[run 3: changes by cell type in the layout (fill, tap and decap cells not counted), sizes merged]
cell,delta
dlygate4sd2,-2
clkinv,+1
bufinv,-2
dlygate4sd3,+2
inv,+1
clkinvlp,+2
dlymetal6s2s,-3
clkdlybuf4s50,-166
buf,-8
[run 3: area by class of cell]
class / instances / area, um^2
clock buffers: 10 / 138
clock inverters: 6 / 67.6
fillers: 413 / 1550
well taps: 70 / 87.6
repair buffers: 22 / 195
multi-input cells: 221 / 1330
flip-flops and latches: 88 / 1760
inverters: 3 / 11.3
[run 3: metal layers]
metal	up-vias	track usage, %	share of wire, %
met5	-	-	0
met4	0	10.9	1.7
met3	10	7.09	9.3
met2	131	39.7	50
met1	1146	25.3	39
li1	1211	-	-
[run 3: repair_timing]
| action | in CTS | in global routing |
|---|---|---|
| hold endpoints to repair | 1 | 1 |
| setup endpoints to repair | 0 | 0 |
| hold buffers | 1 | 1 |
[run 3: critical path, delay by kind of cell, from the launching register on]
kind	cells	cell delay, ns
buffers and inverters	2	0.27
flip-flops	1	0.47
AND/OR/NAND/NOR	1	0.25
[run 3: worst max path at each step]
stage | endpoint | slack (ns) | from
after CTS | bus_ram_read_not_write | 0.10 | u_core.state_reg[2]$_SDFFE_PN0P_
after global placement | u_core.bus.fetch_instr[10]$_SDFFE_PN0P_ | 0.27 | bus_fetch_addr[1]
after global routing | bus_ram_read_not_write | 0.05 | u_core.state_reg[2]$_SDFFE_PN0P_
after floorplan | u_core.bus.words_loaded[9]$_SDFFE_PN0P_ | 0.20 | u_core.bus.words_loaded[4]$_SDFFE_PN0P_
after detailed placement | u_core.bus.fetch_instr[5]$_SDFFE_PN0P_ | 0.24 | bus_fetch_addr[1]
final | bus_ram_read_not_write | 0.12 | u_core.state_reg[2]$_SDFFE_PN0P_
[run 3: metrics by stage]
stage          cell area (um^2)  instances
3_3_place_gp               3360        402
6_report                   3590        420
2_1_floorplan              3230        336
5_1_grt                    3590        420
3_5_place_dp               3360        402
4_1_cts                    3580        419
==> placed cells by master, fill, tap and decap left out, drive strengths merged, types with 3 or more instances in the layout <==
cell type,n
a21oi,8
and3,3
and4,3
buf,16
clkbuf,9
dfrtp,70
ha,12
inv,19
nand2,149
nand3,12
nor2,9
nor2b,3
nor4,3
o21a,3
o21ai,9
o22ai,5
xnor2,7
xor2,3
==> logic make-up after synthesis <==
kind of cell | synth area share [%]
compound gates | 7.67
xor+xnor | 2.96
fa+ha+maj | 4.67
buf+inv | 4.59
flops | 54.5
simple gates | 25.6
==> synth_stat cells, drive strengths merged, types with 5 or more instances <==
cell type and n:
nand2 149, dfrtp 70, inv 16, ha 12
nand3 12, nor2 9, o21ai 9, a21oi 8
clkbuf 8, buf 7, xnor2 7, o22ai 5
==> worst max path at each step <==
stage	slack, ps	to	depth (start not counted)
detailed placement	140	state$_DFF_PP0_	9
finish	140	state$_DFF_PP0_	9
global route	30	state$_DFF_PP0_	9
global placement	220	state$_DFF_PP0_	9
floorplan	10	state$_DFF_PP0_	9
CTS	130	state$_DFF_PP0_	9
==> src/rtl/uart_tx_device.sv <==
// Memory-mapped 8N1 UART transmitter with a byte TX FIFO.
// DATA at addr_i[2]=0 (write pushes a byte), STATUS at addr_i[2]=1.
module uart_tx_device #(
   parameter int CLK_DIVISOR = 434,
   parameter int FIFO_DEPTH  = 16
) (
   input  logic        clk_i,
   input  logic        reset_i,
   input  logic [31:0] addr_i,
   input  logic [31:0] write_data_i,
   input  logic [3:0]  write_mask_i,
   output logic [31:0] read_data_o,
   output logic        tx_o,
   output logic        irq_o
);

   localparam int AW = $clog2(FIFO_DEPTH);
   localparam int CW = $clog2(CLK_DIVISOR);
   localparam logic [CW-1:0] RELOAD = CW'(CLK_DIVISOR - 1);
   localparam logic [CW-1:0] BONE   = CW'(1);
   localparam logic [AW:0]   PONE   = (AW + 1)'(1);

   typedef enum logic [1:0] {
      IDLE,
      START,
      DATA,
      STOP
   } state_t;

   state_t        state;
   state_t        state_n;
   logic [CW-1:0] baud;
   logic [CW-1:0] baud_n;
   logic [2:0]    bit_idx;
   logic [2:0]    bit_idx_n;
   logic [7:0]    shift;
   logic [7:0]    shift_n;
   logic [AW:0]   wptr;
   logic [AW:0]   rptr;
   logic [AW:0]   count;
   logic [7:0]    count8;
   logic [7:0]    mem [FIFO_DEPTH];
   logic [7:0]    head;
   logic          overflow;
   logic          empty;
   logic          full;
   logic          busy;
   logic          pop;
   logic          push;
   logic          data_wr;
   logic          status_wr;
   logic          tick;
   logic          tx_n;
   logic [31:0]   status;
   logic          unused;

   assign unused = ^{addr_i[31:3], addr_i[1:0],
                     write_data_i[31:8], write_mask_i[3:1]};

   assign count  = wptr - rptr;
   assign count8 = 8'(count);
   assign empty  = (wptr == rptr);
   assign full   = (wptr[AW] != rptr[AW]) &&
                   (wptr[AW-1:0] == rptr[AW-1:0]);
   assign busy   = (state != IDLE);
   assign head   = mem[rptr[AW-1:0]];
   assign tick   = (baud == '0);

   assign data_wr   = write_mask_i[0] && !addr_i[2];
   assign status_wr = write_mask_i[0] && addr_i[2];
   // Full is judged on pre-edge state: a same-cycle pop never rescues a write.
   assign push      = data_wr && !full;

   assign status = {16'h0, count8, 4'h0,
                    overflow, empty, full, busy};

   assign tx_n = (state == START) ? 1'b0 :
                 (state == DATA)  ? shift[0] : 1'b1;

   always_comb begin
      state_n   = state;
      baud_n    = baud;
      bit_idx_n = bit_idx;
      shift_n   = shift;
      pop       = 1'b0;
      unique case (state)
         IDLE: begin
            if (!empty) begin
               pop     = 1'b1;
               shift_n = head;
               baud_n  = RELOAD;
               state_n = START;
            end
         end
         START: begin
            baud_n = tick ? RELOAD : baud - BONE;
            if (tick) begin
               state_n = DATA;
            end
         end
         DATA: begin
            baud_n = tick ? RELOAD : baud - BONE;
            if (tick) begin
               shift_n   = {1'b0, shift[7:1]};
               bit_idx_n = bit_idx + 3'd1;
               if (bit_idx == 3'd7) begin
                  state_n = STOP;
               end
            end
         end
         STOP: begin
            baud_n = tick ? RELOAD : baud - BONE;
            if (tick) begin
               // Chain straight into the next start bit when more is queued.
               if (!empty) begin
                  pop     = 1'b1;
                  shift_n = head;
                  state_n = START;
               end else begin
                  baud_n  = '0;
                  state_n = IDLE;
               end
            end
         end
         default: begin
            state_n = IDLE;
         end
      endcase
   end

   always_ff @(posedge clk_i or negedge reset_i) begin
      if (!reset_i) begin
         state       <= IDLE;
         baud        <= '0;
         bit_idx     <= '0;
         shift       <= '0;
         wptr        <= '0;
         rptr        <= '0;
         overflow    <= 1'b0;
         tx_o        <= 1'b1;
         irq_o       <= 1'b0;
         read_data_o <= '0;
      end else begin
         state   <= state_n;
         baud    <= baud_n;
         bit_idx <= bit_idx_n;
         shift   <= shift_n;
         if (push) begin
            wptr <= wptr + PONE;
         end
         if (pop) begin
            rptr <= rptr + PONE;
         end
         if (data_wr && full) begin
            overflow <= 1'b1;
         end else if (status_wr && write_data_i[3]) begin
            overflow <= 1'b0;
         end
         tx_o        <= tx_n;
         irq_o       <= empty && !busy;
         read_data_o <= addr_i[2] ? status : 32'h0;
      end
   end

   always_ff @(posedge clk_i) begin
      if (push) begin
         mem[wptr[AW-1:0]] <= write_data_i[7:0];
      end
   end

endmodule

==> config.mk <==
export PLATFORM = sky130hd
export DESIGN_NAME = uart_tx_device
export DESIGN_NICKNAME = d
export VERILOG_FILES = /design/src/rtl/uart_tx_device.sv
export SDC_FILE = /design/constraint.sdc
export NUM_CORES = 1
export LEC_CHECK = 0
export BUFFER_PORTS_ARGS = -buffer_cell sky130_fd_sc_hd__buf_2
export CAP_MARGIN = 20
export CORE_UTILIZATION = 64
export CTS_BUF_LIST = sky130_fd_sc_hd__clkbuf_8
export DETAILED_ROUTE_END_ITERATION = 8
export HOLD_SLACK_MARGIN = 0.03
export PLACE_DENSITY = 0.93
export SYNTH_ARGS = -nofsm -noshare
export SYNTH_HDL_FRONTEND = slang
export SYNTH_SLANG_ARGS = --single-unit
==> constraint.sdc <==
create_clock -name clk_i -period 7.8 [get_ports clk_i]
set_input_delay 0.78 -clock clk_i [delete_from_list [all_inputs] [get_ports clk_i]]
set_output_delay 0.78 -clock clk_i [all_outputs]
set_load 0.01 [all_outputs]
☆ ☆ ☆ ☆
▸ **EXERCISE**
All that should appear in the response is the run of lines from the first line of the entries through the line containing "after global placement", copied exactly.

▸ **ANSWER SECTION**
[run 3: changes by cell type in the layout (fill, tap and decap cells not counted), sizes merged]
cell,delta
dlygate4sd2,-2
clkinv,+1
bufinv,-2
dlygate4sd3,+2
inv,+1
clkinvlp,+2
dlymetal6s2s,-3
clkdlybuf4s50,-166
buf,-8
[run 3: area by class of cell]
class / instances / area, um^2
clock buffers: 10 / 138
clock inverters: 6 / 67.6
fillers: 413 / 1550
well taps: 70 / 87.6
repair buffers: 22 / 195
multi-input cells: 221 / 1330
flip-flops and latches: 88 / 1760
inverters: 3 / 11.3
[run 3: metal layers]
metal	up-vias	track usage, %	share of wire, %
met5	-	-	0
met4	0	10.9	1.7
met3	10	7.09	9.3
met2	131	39.7	50
met1	1146	25.3	39
li1	1211	-	-
[run 3: repair_timing]
| action | in CTS | in global routing |
|---|---|---|
| hold endpoints to repair | 1 | 1 |
| setup endpoints to repair | 0 | 0 |
| hold buffers | 1 | 1 |
[run 3: critical path, delay by kind of cell, from the launching register on]
kind	cells	cell delay, ns
buffers and inverters	2	0.27
flip-flops	1	0.47
AND/OR/NAND/NOR	1	0.25
[run 3: worst max path at each step]
stage | endpoint | slack (ns) | from
after CTS | bus_ram_read_not_write | 0.10 | u_core.state_reg[2]$_SDFFE_PN0P_
after global placement | u_core.bus.fetch_instr[10]$_SDFFE_PN0P_ | 0.27 | bus_fetch_addr[1]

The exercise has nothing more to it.